CANADIANS!………………………..WAKE UP!
Now I am not a fan of Proportional Representation as the NDP or Greens would define it but I am in favour of some form of government electoral system that is not tied to the “First Past the Post Paradigm.” After all, if a party forms a majority government in Canada, what we really have in this country is an elected dictatorship for 4 years…..not good.
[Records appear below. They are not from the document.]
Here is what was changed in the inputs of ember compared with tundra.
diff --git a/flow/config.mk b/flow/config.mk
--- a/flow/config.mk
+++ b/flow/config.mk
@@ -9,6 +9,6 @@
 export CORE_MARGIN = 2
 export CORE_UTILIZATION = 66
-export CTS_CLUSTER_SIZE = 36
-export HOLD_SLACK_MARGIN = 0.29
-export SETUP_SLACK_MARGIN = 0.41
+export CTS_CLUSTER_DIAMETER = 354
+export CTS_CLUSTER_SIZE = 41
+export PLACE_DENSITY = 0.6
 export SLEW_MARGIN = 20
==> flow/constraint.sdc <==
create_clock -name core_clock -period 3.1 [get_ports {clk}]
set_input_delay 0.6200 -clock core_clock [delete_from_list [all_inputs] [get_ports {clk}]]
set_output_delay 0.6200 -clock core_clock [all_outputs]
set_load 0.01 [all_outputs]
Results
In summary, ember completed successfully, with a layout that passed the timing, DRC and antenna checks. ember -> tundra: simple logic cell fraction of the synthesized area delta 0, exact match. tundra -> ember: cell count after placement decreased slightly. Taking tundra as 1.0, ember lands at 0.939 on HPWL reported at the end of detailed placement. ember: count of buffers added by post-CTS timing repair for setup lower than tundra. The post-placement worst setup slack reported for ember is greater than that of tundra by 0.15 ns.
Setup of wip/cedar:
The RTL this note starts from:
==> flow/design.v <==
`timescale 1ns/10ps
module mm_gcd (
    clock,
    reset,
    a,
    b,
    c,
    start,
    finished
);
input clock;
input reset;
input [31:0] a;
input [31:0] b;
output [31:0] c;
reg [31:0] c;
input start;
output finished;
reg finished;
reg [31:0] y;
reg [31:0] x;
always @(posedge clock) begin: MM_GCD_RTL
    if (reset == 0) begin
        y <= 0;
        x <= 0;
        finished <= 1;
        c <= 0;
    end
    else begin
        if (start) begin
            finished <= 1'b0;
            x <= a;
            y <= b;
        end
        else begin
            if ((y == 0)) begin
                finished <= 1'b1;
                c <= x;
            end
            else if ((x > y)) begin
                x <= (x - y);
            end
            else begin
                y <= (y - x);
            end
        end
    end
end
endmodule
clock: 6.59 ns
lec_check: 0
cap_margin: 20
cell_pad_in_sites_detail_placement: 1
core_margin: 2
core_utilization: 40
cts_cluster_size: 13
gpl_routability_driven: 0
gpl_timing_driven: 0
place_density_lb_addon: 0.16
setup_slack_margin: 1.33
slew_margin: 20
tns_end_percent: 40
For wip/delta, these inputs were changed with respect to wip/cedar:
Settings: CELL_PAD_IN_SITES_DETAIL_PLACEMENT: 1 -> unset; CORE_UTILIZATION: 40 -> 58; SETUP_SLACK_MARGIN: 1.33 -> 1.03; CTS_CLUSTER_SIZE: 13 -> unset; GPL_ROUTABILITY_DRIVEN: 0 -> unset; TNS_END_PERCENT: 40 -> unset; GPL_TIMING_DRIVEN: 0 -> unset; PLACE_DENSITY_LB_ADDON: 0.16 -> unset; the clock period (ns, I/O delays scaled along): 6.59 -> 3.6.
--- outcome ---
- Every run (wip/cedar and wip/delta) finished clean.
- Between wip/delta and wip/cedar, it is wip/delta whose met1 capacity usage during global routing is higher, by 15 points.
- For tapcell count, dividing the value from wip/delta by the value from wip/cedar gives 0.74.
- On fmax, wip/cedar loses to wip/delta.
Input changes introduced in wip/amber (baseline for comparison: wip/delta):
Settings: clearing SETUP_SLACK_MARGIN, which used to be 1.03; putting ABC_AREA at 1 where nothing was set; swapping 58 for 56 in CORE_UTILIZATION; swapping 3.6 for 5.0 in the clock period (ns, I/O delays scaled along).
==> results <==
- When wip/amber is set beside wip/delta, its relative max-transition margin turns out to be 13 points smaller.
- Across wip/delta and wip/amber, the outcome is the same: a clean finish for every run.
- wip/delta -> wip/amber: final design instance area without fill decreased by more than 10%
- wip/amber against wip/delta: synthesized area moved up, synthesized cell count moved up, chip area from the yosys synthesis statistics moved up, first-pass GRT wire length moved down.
Thinking about all these never ending Left and Right protests these past few years. I consider myself non partisan but I wonder how people would feel about me if they knew:
That I am a practicing Catholic;
That I believe in God and a higher power;
That personally I am a pro-life type of person – although I believe a woman has the right to choose;
That I was in the Navy for 37 years;
That I love my country;
That I believe in national sovereignty;
That I believe in the “Rule of Law”
That I respect our History – warts and all;
That we should live within our means – everyone, governments included;
That some things are worth fighting for;
That I am not hypocritical;
That I respect our Police and authority;
That I respect our constitution and Bill of Rights;
That my political views are between me and the ballot box;
That criticism and debate of progressive government policies will brand you a racist, a bigot and whatever phobia exists, by the federal Liberal government;
That the family compact of 1837 still exists in Canada, especially in Ontario and Quebec;
That I love to walk;
That I loved my late wife and I love my family;
That one should work hard to get ahead in life;
That handouts are for dogs and cats, not humans -troubled people excepted;
That a social safety net is important, except for cats and dogs;
That current music sucks;
That today’s news is oxymoronic;
That journalists have no work ethic and are dishonest, misleading;
That all mind altering drugs are bad, including marijuana;
That parents should teach their children morals and not their teachers;
That political indoctrination at school is a form of child abuse;
That graphic sexual education and promotion of transgenderism to young impressionable minds before puberty is a form of child abuse;
That changing the English language is not negotiable by University students;
That a good pint of bitter is nirvana;
That a good steak is wonderful;
That PETA sucks;
That Black Olives Matter, especially on Pizza;
That you cannot compromise or have a debate with a greenie;
That organic pizzas are green;
That the word Organic is a Latin word meaning grown in pig shit;
That the word Commune is a Latin word meaning shithouse;
That going to University is not a god given or atheist given right, its a privilege;
That one should pay their own way through school;
That climate change purported by politicians is the biggest fraud in history;
That Orwell was right and we are now living proof of this;
That the Baby Boomer generation was the most self absorbed, self centric generation in history – and I am one of them;
That the Baby Boomer generation is primarily responsible for all the shyte we are now going through;
That you cannot make your school change the date of a solar eclipse to meet your child’s scheduling demands;
That the song “Imagine” is well past its best before date;
That bitcoins and climate change are the currency of madness;
That to “Make Love, Not War” was not the rallying banner we all thought it was but a thought process of the 1960s that produced a lot of bastards;
That I am a Toronto Argonauts fan (thanks Ted); and
That’s all she wrote.
And this is all I have to say about that……….
Obviously I am a (insert whatever label here) phobian. So be it but I am happy.
Why can’t we all just get along, be treated equally under the law and be Canadians first and foremost?